═════ Data to examine

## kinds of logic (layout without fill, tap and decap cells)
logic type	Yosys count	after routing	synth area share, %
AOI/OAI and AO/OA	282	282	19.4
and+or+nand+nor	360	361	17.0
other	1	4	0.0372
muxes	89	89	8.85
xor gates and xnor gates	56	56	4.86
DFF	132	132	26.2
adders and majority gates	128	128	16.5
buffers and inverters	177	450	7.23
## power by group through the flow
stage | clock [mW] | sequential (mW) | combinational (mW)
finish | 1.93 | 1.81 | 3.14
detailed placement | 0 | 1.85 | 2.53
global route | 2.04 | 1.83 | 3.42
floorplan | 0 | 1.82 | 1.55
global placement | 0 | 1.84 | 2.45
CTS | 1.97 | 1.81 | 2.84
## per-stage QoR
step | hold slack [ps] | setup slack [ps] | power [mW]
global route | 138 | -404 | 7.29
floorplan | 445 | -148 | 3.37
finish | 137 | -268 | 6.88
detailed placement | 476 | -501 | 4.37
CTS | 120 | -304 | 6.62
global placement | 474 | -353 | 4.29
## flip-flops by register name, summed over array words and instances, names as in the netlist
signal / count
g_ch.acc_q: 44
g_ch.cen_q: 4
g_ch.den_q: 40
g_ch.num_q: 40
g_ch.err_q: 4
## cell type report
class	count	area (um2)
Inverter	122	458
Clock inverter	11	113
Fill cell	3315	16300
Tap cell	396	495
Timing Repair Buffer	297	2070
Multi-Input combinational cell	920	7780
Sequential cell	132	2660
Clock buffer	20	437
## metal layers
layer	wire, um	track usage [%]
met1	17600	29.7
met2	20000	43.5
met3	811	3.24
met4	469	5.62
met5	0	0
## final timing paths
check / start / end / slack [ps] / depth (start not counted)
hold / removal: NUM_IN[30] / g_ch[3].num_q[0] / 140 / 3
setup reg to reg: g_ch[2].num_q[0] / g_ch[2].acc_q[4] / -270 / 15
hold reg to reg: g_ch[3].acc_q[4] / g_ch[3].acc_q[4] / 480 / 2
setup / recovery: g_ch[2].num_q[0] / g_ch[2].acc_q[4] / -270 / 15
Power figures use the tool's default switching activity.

══════════

Only the lines from the first line of the records through the one containing "floorplan | 0 | 1.82 | 1.55" should be reproduced, exactly, with both of them included.

## kinds of logic (layout without fill, tap and decap cells)
logic type	Yosys count	after routing	synth area share, %
AOI/OAI and AO/OA	282	282	19.4
and+or+nand+nor	360	361	17.0
other	1	4	0.0372
muxes	89	89	8.85
xor gates and xnor gates	56	56	4.86
DFF	132	132	26.2
adders and majority gates	128	128	16.5
buffers and inverters	177	450	7.23
## power by group through the flow
stage | clock [mW] | sequential (mW) | combinational (mW)
finish | 1.93 | 1.81 | 3.14
detailed placement | 0 | 1.85 | 2.53
global route | 2.04 | 1.83 | 3.42
floorplan | 0 | 1.82 | 1.55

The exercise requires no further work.